#### [Task requirements]
Could you set down exactly the lines of the data below, starting at the one that holds "buffers and inverters: 5 / 0.67" and ending at the one that holds "met3,0.0845,0.13", both included, and only those?

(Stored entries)

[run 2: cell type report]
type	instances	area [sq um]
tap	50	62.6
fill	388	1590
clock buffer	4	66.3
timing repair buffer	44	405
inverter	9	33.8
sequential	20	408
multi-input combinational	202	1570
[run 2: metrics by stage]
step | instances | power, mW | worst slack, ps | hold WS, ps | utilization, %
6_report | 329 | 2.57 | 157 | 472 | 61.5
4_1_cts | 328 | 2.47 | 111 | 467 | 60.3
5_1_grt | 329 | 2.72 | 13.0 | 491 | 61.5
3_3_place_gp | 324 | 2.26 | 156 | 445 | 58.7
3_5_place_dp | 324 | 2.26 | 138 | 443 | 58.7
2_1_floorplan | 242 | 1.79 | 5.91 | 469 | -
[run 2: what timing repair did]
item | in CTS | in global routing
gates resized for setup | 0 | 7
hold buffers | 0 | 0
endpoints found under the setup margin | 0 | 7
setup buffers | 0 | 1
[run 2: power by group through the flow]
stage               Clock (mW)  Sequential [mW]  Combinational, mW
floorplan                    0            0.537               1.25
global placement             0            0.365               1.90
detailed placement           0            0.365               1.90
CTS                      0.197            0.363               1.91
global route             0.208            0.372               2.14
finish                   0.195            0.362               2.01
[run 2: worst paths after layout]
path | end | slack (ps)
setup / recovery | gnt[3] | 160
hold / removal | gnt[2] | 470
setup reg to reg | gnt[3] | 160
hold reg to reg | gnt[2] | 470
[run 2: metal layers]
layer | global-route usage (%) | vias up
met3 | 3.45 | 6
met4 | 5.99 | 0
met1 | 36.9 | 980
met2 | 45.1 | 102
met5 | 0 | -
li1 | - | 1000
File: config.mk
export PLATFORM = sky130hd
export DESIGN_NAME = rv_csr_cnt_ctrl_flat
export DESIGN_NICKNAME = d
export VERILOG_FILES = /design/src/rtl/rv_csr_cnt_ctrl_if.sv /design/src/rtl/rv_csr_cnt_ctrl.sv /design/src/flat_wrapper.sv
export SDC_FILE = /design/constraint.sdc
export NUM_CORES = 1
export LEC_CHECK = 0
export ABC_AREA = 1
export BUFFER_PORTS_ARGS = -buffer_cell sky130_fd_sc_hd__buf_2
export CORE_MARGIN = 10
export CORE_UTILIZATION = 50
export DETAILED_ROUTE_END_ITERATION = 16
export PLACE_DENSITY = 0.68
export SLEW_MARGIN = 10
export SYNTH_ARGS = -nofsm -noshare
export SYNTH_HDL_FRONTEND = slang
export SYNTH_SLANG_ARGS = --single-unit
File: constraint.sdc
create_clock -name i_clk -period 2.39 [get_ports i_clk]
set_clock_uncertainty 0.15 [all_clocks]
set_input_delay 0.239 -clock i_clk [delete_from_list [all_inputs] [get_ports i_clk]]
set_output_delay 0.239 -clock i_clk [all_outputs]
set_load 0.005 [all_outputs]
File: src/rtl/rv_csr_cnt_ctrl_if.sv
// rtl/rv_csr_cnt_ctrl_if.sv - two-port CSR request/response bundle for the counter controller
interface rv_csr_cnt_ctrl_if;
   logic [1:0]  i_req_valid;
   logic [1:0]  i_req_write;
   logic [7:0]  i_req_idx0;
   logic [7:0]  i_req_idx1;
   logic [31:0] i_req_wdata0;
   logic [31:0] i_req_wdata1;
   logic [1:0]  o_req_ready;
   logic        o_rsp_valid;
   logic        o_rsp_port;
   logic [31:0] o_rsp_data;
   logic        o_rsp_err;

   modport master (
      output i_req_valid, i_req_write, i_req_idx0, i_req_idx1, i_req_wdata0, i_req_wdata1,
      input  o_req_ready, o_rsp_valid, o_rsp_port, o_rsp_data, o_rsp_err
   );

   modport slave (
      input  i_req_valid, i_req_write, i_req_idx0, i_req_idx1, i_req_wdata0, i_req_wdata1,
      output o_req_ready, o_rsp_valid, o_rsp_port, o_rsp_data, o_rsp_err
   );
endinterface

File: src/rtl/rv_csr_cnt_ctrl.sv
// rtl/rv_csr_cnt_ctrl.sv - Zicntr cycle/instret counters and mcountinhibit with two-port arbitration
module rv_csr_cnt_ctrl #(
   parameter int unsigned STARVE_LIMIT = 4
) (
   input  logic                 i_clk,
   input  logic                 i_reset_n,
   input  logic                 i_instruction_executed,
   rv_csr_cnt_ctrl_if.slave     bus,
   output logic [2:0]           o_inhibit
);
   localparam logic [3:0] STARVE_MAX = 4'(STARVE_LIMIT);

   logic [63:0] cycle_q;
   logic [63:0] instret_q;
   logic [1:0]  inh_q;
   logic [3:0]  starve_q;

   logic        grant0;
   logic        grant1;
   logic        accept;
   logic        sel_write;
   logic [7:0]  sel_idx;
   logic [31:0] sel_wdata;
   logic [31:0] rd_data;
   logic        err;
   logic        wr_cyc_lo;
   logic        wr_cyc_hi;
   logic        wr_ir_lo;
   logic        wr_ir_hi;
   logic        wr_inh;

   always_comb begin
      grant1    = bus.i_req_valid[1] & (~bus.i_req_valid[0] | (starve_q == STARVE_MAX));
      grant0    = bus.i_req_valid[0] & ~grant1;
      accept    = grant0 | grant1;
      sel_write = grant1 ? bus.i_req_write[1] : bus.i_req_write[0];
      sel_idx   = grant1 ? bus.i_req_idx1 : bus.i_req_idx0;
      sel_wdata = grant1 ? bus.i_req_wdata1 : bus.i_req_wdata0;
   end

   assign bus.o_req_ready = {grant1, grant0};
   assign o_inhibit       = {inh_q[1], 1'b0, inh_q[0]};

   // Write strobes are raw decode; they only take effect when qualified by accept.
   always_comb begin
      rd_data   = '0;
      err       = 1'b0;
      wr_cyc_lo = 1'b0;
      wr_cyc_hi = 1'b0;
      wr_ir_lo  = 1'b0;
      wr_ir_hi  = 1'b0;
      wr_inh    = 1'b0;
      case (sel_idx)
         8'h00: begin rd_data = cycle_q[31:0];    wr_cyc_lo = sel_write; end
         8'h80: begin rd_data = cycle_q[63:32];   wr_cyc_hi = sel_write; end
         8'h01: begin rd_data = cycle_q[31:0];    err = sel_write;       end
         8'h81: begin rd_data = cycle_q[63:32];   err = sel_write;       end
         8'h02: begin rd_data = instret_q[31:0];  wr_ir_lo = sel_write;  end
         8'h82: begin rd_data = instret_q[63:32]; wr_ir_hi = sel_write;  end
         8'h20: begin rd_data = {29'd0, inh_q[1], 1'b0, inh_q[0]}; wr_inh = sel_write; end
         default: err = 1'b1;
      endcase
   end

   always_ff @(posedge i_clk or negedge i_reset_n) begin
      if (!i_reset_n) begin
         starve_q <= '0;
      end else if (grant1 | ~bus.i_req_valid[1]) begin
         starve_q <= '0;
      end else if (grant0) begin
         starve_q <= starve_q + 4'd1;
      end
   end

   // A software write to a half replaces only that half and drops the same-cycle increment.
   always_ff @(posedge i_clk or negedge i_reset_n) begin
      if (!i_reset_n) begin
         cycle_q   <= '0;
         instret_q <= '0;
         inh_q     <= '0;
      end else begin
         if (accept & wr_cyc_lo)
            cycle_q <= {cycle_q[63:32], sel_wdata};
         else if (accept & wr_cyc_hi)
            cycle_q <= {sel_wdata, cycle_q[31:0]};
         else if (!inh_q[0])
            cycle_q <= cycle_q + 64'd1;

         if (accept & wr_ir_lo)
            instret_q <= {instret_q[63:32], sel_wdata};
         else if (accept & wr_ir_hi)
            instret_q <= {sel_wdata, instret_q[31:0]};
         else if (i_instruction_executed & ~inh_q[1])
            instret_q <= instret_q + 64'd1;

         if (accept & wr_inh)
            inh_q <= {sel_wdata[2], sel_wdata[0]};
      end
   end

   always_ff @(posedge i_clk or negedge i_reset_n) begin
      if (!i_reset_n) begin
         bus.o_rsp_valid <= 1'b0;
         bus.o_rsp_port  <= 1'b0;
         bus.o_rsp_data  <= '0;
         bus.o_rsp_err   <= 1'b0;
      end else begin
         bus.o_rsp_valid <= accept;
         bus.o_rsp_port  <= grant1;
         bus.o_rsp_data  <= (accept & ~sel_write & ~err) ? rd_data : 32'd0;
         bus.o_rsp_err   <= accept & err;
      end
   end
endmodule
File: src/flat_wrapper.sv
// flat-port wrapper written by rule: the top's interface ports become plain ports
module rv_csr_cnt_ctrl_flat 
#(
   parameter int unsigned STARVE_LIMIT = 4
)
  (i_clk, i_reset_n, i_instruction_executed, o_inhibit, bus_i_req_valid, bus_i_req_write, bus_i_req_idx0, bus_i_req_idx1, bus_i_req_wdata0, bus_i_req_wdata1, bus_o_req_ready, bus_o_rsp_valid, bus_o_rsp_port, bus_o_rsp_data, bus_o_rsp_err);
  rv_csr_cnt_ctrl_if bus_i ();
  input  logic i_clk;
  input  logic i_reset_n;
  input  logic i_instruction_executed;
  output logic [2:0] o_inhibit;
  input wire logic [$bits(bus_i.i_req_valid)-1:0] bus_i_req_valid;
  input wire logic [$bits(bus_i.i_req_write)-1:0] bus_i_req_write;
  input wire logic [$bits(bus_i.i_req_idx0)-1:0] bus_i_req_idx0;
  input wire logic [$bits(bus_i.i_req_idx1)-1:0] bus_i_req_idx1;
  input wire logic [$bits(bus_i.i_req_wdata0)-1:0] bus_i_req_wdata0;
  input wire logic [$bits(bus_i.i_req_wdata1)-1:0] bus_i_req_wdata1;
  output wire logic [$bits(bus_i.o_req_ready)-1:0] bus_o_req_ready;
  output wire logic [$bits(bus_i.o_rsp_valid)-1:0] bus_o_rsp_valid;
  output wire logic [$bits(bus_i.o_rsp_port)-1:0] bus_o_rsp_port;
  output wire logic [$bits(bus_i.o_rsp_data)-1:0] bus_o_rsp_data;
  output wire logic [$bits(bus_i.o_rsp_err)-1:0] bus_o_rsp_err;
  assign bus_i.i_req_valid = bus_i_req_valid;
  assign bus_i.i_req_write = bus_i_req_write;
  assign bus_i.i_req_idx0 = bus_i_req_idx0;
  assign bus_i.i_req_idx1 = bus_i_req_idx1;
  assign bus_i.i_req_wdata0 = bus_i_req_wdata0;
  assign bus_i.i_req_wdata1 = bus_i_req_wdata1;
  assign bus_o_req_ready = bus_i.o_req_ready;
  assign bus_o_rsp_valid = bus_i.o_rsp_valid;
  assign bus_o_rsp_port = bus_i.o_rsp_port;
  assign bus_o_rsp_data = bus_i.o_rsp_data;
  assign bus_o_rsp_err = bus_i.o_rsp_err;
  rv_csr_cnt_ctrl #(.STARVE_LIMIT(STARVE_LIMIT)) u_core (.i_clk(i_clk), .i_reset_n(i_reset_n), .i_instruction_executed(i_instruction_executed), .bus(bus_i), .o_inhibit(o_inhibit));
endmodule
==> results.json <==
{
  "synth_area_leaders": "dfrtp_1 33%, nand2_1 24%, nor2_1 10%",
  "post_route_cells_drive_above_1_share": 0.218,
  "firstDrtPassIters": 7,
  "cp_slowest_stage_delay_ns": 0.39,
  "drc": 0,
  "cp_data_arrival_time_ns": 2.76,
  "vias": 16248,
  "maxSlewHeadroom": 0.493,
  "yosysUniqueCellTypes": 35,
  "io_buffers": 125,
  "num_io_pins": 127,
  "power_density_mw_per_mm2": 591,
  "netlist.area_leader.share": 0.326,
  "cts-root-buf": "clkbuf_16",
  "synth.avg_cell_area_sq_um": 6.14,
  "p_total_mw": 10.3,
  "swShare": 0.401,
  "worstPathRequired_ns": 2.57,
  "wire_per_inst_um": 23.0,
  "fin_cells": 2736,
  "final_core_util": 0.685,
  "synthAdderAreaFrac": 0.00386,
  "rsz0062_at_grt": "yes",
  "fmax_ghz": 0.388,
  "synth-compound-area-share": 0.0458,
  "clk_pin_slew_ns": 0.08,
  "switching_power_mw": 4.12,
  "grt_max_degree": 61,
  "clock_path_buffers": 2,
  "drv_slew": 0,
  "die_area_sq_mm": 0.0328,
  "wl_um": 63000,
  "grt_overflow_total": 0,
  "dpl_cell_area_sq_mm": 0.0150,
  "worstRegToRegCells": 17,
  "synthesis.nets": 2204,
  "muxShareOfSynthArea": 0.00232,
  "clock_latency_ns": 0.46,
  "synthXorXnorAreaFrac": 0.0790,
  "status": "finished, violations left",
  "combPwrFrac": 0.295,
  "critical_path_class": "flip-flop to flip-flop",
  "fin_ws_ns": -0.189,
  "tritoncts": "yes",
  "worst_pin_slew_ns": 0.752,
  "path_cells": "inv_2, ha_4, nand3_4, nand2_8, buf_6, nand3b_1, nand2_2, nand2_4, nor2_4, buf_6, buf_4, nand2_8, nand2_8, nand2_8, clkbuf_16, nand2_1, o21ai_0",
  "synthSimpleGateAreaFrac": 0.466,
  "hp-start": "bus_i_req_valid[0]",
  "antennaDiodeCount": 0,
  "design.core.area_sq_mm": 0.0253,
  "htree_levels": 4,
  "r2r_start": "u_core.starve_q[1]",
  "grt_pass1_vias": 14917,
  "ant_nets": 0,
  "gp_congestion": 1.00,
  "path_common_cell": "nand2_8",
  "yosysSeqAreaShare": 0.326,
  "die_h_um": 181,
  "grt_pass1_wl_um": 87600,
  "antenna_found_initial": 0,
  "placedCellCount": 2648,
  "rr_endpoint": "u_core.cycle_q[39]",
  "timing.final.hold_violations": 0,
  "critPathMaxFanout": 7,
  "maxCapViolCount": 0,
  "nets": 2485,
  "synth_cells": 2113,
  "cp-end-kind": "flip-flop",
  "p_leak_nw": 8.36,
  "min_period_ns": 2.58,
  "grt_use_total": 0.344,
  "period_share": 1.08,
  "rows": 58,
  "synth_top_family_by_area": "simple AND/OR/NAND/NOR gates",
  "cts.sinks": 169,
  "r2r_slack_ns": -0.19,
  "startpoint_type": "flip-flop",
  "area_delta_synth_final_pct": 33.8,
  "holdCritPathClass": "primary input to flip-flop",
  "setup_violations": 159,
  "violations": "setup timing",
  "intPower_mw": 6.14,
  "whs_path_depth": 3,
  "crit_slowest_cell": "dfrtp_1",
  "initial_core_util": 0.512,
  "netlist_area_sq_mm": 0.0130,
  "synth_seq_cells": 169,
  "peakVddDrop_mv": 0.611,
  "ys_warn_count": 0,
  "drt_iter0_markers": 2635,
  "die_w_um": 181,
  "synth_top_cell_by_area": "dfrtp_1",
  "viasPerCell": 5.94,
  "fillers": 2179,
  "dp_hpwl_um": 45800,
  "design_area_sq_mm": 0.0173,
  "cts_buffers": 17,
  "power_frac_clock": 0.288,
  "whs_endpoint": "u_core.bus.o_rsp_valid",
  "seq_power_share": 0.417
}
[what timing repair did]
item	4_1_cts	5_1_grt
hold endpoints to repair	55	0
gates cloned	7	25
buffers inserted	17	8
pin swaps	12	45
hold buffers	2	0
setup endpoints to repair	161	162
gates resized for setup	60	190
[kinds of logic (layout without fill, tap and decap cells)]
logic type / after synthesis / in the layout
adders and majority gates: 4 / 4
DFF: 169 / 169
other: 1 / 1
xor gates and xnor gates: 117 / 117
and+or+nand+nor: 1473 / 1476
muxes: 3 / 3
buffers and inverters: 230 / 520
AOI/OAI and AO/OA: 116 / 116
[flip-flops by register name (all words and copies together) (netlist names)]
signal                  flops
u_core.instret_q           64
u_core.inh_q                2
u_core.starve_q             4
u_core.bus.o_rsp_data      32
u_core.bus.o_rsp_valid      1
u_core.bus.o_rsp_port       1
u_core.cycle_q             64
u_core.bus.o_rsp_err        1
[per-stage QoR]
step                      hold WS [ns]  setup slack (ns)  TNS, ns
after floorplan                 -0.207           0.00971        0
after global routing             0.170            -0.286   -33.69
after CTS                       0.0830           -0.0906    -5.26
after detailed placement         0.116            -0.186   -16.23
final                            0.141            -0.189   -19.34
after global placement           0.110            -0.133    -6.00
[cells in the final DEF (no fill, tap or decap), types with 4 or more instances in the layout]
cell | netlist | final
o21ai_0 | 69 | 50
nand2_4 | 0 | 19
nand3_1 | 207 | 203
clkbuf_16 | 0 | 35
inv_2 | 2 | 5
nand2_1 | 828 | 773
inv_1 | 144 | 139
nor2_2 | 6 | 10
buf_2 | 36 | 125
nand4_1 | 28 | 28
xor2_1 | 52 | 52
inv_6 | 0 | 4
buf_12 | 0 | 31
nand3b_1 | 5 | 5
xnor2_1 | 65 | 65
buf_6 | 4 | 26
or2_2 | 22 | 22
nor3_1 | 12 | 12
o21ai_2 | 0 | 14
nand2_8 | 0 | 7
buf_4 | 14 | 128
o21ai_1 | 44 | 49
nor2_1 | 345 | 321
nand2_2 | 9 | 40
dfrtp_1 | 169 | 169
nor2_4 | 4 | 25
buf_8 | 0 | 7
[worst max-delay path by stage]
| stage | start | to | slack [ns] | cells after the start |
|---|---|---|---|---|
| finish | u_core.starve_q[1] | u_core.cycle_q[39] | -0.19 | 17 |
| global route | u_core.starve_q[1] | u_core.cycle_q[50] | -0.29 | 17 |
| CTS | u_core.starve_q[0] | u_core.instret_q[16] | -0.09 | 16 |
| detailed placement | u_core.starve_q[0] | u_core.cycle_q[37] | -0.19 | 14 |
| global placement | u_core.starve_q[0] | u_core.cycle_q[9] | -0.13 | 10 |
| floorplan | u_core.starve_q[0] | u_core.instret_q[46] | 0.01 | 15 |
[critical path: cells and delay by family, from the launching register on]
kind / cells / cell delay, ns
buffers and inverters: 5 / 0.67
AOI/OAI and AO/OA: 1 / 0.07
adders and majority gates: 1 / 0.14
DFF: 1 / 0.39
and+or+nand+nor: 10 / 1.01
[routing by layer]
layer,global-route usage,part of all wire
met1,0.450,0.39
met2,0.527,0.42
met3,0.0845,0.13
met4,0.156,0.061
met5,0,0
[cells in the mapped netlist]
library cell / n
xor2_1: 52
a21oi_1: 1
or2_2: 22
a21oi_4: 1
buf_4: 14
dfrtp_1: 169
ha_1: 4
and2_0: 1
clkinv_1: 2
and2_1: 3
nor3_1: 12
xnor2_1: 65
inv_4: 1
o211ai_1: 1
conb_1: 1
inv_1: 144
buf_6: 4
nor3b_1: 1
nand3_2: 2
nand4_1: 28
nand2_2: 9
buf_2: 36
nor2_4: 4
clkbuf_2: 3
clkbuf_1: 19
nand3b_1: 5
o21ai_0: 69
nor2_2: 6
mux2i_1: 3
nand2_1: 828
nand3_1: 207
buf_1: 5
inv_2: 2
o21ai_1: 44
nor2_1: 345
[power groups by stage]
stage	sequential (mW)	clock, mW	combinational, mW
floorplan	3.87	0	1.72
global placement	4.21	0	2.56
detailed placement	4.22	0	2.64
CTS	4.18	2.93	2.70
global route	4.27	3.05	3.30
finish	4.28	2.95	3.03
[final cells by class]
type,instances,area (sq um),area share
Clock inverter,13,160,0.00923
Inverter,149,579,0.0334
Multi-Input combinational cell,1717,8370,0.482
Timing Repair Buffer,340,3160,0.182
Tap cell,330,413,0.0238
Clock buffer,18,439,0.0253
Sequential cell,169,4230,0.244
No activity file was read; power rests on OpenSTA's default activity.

#### [Answer]
buffers and inverters: 5 / 0.67
AOI/OAI and AO/OA: 1 / 0.07
adders and majority gates: 1 / 0.14
DFF: 1 / 0.39
and+or+nand+nor: 10 / 1.01
[routing by layer]
layer,global-route usage,part of all wire
met1,0.450,0.39
met2,0.527,0.42
met3,0.0845,0.13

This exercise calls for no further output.